The fact that AJ+, the social media wing of Al Jazeera, is vehemently anti-Israel, is not really surprising. But even by their standards, AJ+ managed to stoop to a new low this week, by using the murders of four Israelis in a terrorist attack, to demonize the Jewish state even further.

On Sunday, a Palestinian man killed four soldiers and injured seventeen more, in a truck ramming attack reminiscent of those that have taken place in Nice and Berlin. The soldiers, all in their twenties, all leave behind mourning families, grappling with the loss of their children in the prime of their lives. Illustrating the volume of Israeli lives lost to terror, Shira, one of the soldiers killed, was the three-hundredth graduate of her school to have been killed in the conflict.

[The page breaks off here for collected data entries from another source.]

### config.mk
export PLATFORM = sky130hd
export DESIGN_NAME = instr_fetch_unit
export DESIGN_NICKNAME = d
export VERILOG_FILES = /design/src/rtl/instr_fetch_unit.sv
export SDC_FILE = /design/constraint.sdc
export NUM_CORES = 1
export LEC_CHECK = 0
export ABC_AREA = 1
export CORE_ASPECT_RATIO = 1.75
export CORE_MARGIN = 2
export CORE_UTILIZATION = 40
export DETAILED_ROUTE_END_ITERATION = 16
export GPL_TIMING_DRIVEN = 0
export HOLD_SLACK_MARGIN = 0.1
export PLACE_DENSITY = 0.8
export SLEW_MARGIN = 5
export SYNTH_ARGS = -nofsm -noshare
export SYNTH_HDL_FRONTEND = slang
export SYNTH_SLANG_ARGS = --single-unit
### constraint.sdc
create_clock -name clk -period 4.9 [get_ports clk]
set_input_delay 0.98 -clock clk [delete_from_list [all_inputs] [get_ports clk]]
set_output_delay 0.98 -clock clk [all_outputs]
set_load 0.05 [all_outputs]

Yael Yekutiel, Shira Tzur, Shir Hajaj and Erez Orbach – the four Israelis killed in Sunday’s attack.

But when cities around Europe joined in marking Israel’s suffering, AJ+ responded in anger, upset at the fact that Israel was being shown sympathy. Paris, Berlin and Rotterdam all flew the Israeli flag on public buildings, to show unity with the people of Israel, in a moral gesture of sympathy, but AJ+ described it as a “controversial tribute to Israel.” This is the title of a video that they produced, which turned Israeli suffering into an opportunity to blacken Israel’s image, through a series of lies and distortions.

The Israeli flag illuminated on Berlin’s Brandenburg Gate.

AJ+ ask in their post, “Where was the Palestinian flag when Israel attacked the West Bank and Gaza?” This is a total distortion – Israel has gone to war three times in Gaza in the past few years, every time acting in self defense, to stop the rockets fired by the Hamas terrorist group at Israeli civilians.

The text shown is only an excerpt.